(Satellite imagery) embeddings for the rest of us
Earlier this week, I attended a workshop on Geo Foundation Models put together by Weiming Huang and Nick Malleson, both at Leeds. It was a small group, high interaction day with plenty of coffee breaks to follow up con comments, and discussions as close to blue sky as academia permits these days. As the cool kids say, extremely high signal to noise ratio.
My contribution was a five minute talk on why embeddings (and, in particular, embeddings from satellite imagery) are a very cool technology we should be paying more attention in social research and policy. I titled it, in an attempt to sound clickbait’y, “(Imagery) embeddings for the rest of us”. The point I wanted to make was that, in my view, embeddings are one of the coolest (new) ways we have to democratise access to much of the value that satellite imagery has to offer. This is particularly so for communities who have not been able to engage much with but stand to benefit from satellites. But I’m getting ahead of myself. In this post, I wanted to give a quick overview of what those five minutes were. Here you go.
I started framing embeddings from Imago’s perspective. At Imago, we work to make satellite imagery more useful, useable, and used across social research and policy. A big part of this is about developing data products that translate pixels into data that meet our users “where they are”. That is, we take relevant information from pixels and provide it in familiar formats (e.g., Census geographies), in transformed/aggregated ways (e.g., tabular) that resonate more with how social mindsets would think.
Then I moved on to embeddings. It was a bit silly to include a slide on what embeddings are for a room full of experts on this area. Nevertheless, I did it because I thought it’d be useful to frame how I see embeddings in this context. As such, I defined embeddings as the internal representation a neural net builds from an image. This ends up being a vector of values that provides a dense but compressed representation of the statistical information encoded in an image. In more human-friendly terms, this is a bit like “an image, as seen by a computer”.
Now, here’s where the talk starts getting more interesting (hopefully). Why are embeddings, such an obscure property of modern neural architectures, so important for socially-minded folks? In my view, at least for three reasons. First, it’s a very direct translation of what is essentially a multi-dimensional tensor (an image) into tabular format. The embedding is a flat, one-dimensional (mostly) representation of an image1, a very complex data structure. It’s a “buffer” that helps the non-initiated user to not have to touch a raw image, with all of its challenges, but to still get most of the benefits of doing so. Think of it as having the cake and eating it. Second, embeddings are not limited to a single type of image. Modern models are multi-sensor (i.e., they can incorporate different satellite feeds) and even multi-modal (e.g., combining satellite with other data types such as traditional geographic features). To me, this is an opportunity to make many data feeds, traditionally left aside for being “too hard to work with”, a first-class citizen in “tabular-land”, and maybe even a way to integrate seamlessly different communities that’d usually not speak to each other. And third, it’s 2025, we’re talking about embeddings because they’re tightly linked to foundation models, pre-trained general purpose encoders that can generate such embeddings easily once available. This is a really exciting field to observe these days. In the talk, I included a slide with examples of such models released (mostly) openly from Google, NASA, ESA, IBM and Cambridge. All of those examples were, at most, three months old.

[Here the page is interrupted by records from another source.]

`config.mk`:
```
export PLATFORM = sky130hd
export DESIGN_NAME = brn_node_status
export DESIGN_NICKNAME = d
export VERILOG_FILES = /design/src/rtl/brn_pkg.sv /design/src/rtl/brn_node_status.sv
export SDC_FILE = /design/constraint.sdc
export NUM_CORES = 1
export LEC_CHECK = 0
export BUFFER_PORTS_ARGS = -buffer_cell sky130_fd_sc_hd__buf_2
export CORE_MARGIN = 5
export CORE_UTILIZATION = 58
export CTS_CLUSTER_DIAMETER = 60
export DETAILED_ROUTE_END_ITERATION = 8
export PLACE_DENSITY = 0.86
export SKIP_CTS_REPAIR_TIMING = 1
export SYNTH_ARGS = -nofsm -noshare
export SYNTH_HDL_FRONTEND = slang
export SYNTH_SLANG_ARGS = --single-unit
```
`constraint.sdc`:
```
create_clock -name ref_clk -period 9.05 [get_ports ref_clk]
set_input_delay 0.4525 -clock ref_clk [delete_from_list [all_inputs] [get_ports ref_clk]]
set_output_delay 0.4525 -clock ref_clk [all_outputs]
set_load 0.02 [all_outputs]
```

As an illustration, I gave a few examples of what one can easily do with these embeddings. They’re ideal for “semantic search”, where you are interested in finding locations that look, in fundamental ways, similar to another one (e.g., what is another area in the UK that looks like my neighbourhood in Liverpool?). They’re natural inputs for unsupervised classifications built with K-means or more modern algorithms (e.g., what are the key types of areas in this region?). And they have a lot of potential to help easily spot change (e.g., has this area changed between the two periods for which we have images?). Of course, these are the “standard” uses embeddings are being used for. One of the things I’m really excited about taking embeddings to a much broader audience of domain experts is seeing what they can do with them to help solve their specific challenges.

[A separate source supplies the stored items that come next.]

## config.mk

```make
export PLATFORM = sky130hd
export DESIGN_NAME = modem_ctl
export DESIGN_NICKNAME = d
export VERILOG_FILES = /design/src/modem_ctl_pkg.sv /design/src/pulse_timer.sv /design/src/modem_ctl.sv
export SDC_FILE = /design/constraint.sdc
export NUM_CORES = 1
export LEC_CHECK = 0
export BUFFER_PORTS_ARGS = -buffer_cell sky130_fd_sc_hd__buf_2
export CORE_MARGIN = 10
export CORE_UTILIZATION = 49
export DETAILED_ROUTE_END_ITERATION = 7
export PLACE_DENSITY_LB_ADDON = 0.15
export SYNTH_ARGS = -nofsm -noshare
export SYNTH_HDL_FRONTEND = slang
export SYNTH_SLANG_ARGS = --single-unit
```

## constraint.sdc

```tcl
create_clock -name clk -period 2.5 [get_ports clk]
set_clock_uncertainty 0.2 [all_clocks]
set_input_delay 0.75 -clock clk [delete_from_list [all_inputs] [get_ports clk]]
set_output_delay 0.75 -clock clk [all_outputs]
set_load 0.02 [all_outputs]
```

I closed the talk reflecting a bit why this is not commonplace yet. In particular, I brough up three thoughts. The first one is that what I had just said sounds likely obvious to the group I was speaking to (experts at the intersection of AI and Geo), but to pretty much no one else. We were about 30 people and I’m not sure many more in the UK (in relative terms) might appreciate the power of these ideas. We need to change this and I think this group is ideally placed to do so. Then I moved on to the two key challenges I see in widespread adoption of embeddings among social folks. One is definitely technical: it is still tricky and cumbersome to work with embeddings. This I’m less worried about because I can see how there are ways in which we could lower the access barrier and, more importantly, we already have vehicles (e.g., Imago and the rest of SDR-UK data services are a great example). So, things seem in motion on this front. The other one is more philosophical: embeddings are tremendously useful, but they’re not the most transparent way to work with imagery, precisely because the compression that makes them very useable also makes them obscure. For good reasons, social scientists and adjacent folks tend to be very sceptical of obscure measurements. But this doesn’t mean there’s no value at all in engaging with the technology. We need a lot of evangelism and a bit of research to bring better understanding of how to use embeddings productively in these domains.
And that was that! In classic professorial style, I totally over-run my five minutes, something I’m not proud of. Weiming very politely brought everything back in line and we moved on. Again, thank you so much for putting together such group and for thinking of me as part of it! If any of the above resonates with your, please do get in touch with us at Imago! We’d love to hear from your and start a conversation.
-
Here I focus on images because this is where my interests lay, but the idea of embeddings extends to pretty much any data type a neural net can deal with. Which is to say, to pretty much any data type you can think of. ↩︎